Well, this year is going by very fast. They say that time files when you are having fun, but so far I have not had a lot of fun. Still slowly going through life. I turned one year older this week. I made it to the ripe old age of 46. Oh what fun. Didn’t do anything fun. I sat on the couch and watched Star Trek and Star Trek: TNG all day. Oh, and had some Skittles. I probably should not eat those things. Being a type 2 diabetic and having to take Humalog 75/50 Insulin, Ozempic and Jardiance. These three COSTLY medications have really helped me get my sugar from 12.4 A1C all the way down to 5.8 A1C of my July labs. I even adjusted some of my bad eating habits. I did not fix them all but I did fix a lot of them and that really helped. Now, I just need to get off my ass and exercise. BUT…. The problem is I just can’t get motivated. It was be easier to get motivated if I had someone to do things with. But no one goes out of their way to be friends with me. I could really say a lot about this last thing but I am going to digress on this one now.

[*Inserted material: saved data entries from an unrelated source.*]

[config.mk]
export PLATFORM = sky130hd
export DESIGN_NAME = psbt_core
export DESIGN_NICKNAME = d
export VERILOG_FILES = /design/src/rtl/psbt_pkg.sv /design/src/rtl/psbt_core.sv
export SDC_FILE = /design/constraint.sdc
export NUM_CORES = 2
export LEC_CHECK = 0
export BUFFER_PORTS_ARGS = -buffer_cell sky130_fd_sc_hd__buf_2
export CAP_MARGIN = 20
export CORE_MARGIN = 10
export CORE_UTILIZATION = 55
export CTS_BUF_LIST = sky130_fd_sc_hd__clkbuf_8
export DETAILED_ROUTE_END_ITERATION = 6
export PLACE_DENSITY_LB_ADDON = 0.2
export SLEW_MARGIN = 5
export SYNTH_ARGS = -nofsm -noshare
export SYNTH_HDL_FRONTEND = slang
export SYNTH_SLANG_ARGS = --single-unit
[constraint.sdc]
create_clock -name hclk -period 16.8 [get_ports hclk]
set_clock_uncertainty 0.15 [all_clocks]
set_input_delay 0.84 -clock hclk [delete_from_list [all_inputs] [get_ports hclk]]
set_output_delay 0.84 -clock hclk [all_outputs]
set_load 0.1 [all_outputs]
--- src/dsp_pkg.sv ---
// Purpose: shared constants and types for the dual-slope pwm timer
// Assumes: apb with 32-bit data, one aligned word per register
// Notes:   offsets are byte addresses
package dsp_pkg;
    // ************************************************************
    // register offsets
    // ************************************************************
    localparam logic [7:0] OFS_CTRL    = 8'h00;
    localparam logic [7:0] OFS_CMP_A   = 8'h04;
    localparam logic [7:0] OFS_CMP_B   = 8'h08;
    localparam logic [7:0] OFS_CAP_TOP = 8'h0C;
    localparam logic [7:0] OFS_COUNT   = 8'h10;
    localparam logic [7:0] OFS_FLAGS   = 8'h14;

    // ************************************************************
    // control and flag field positions
    // ************************************************************
    localparam int CTRL_WAVE_LSB = 0;
    localparam int CTRL_ACTA_LSB = 4;
    localparam int CTRL_ACTB_LSB = 6;
    localparam int CTRL_PRE_LSB  = 8;
    localparam int CTRL_DIRA_BIT = 12;
    localparam int CTRL_DIRB_BIT = 13;
    localparam int FLG_OVF_BIT   = 0;
    localparam int FLG_CMPA_BIT  = 1;
    localparam int FLG_CMPB_BIT  = 2;
    localparam int FLG_CAP_BIT   = 3;

    // ************************************************************
    // reset values and fixed tops
    // ************************************************************
    localparam logic [31:0] CTRL_RESET  = 32'h0000_0000;
    localparam logic [15:0] CMP_RESET   = 16'h0000;
    localparam logic [15:0] TOP_8BIT    = 16'h00FF;
    localparam logic [15:0] TOP_9BIT    = 16'h01FF;
    localparam logic [15:0] TOP_10BIT   = 16'h03FF;
    localparam logic [15:0] BOTTOM      = 16'h0000;

    // ************************************************************
    // prescaler divide counts (selection 2..5)
    // ************************************************************
    localparam logic [9:0] DIV_8    = 10'h007;
    localparam logic [9:0] DIV_64   = 10'h03F;
    localparam logic [9:0] DIV_256  = 10'h0FF;
    localparam logic [9:0] DIV_1024 = 10'h3FF;

    // ************************************************************
    // waveform selections and output actions
    // ************************************************************
    localparam logic [3:0] WAVE_PC8   = 4'h1;
    localparam logic [3:0] WAVE_PC9   = 4'h2;
    localparam logic [3:0] WAVE_PC10  = 4'h3;
    localparam logic [3:0] WAVE_PFC_C = 4'h8;
    localparam logic [3:0] WAVE_PFC_A = 4'h9;
    localparam logic [3:0] WAVE_PC_C  = 4'hA;
    localparam logic [3:0] WAVE_PC_A  = 4'hB;

    typedef enum logic [1:0] {
        ACT_OFF,
        ACT_TOGGLE,
        ACT_NONINV,
        ACT_INV
    } dsp_action_t;

    typedef struct packed {
        logic [3:0] waveform_select;
        logic [1:0] output_action_a;
        logic [1:0] output_action_b;
        logic [2:0] prescale;
        logic       pin_direction_bit_a;
        logic       pin_direction_bit_b;
    } dsp_ctrl_t;
endpackage : dsp_pkg
## config.mk

```make
export PLATFORM = sky130hd
export DESIGN_NAME = tsq_step_timing
export DESIGN_NICKNAME = d
export VERILOG_FILES = /design/src/core/tsq_pkg.sv /design/src/core/tsq_step_timing.sv
export SDC_FILE = /design/constraint.sdc
export NUM_CORES = 1
export LEC_CHECK = 0
export BUFFER_PORTS_ARGS = -buffer_cell sky130_fd_sc_hd__buf_2
export CAP_MARGIN = 20
export CORE_MARGIN = 2
export CORE_UTILIZATION = 40
export CTS_BUF_LIST = sky130_fd_sc_hd__clkbuf_4
export DETAILED_ROUTE_END_ITERATION = 8
export HOLD_SLACK_MARGIN = 0.02
export PLACE_DENSITY = 0.59
export SLEW_MARGIN = 20
export SYNTH_ARGS = -nofsm -noshare
export SYNTH_HDL_FRONTEND = slang
export SYNTH_SLANG_ARGS = --single-unit
export TNS_END_PERCENT = 50
```

## constraint.sdc

```tcl
create_clock -name pclk -period 1.95 [get_ports pclk]
set_clock_uncertainty 0.05 [all_clocks]
set_input_delay 0.0975 -clock pclk [delete_from_list [all_inputs] [get_ports pclk]]
set_output_delay 0.0975 -clock pclk [all_outputs]
set_load 0.05 [all_outputs]
```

I have a lot of Monday through Friday “friends” at work. We have a good team of people. Some are very fun, strange and others just damn right crazy and those who believe the Earth is flat and the government is out to control you. That is what makes it all fun. We do these “Zoom” meetings on Friday where we sent a good part of the day video chatting and working. It’s fun and it makes the go by so much faster. I really do work with some really cool people, but I am just that Monday through Friday friend, because NO ONE is hitting me up on the weekends. I suppose that is okay. Literally NO ONE goes out of their way to hang out or anything like that. I wish I was more of a person that people liked but I am not, but that also is okay. That is my lot in life. I am much like my Mom was, a loner. She didn’t have any outside friends other than family members and MOST of them are assholes and losers, specially my brother and sister. They are druggies, drunks and losers. They didn’t even call when our Mom passed. So fuck them. I have not heard from them since MY Mom passed away in 2017. It’s still hard to believe she passed away so long ago. It still feels like it was yesterday sometimes.
I believe that is all I have to talk about right now. Can’t think of much else. I pretty well covered it. It’s not like anyone reads my rather boring blog.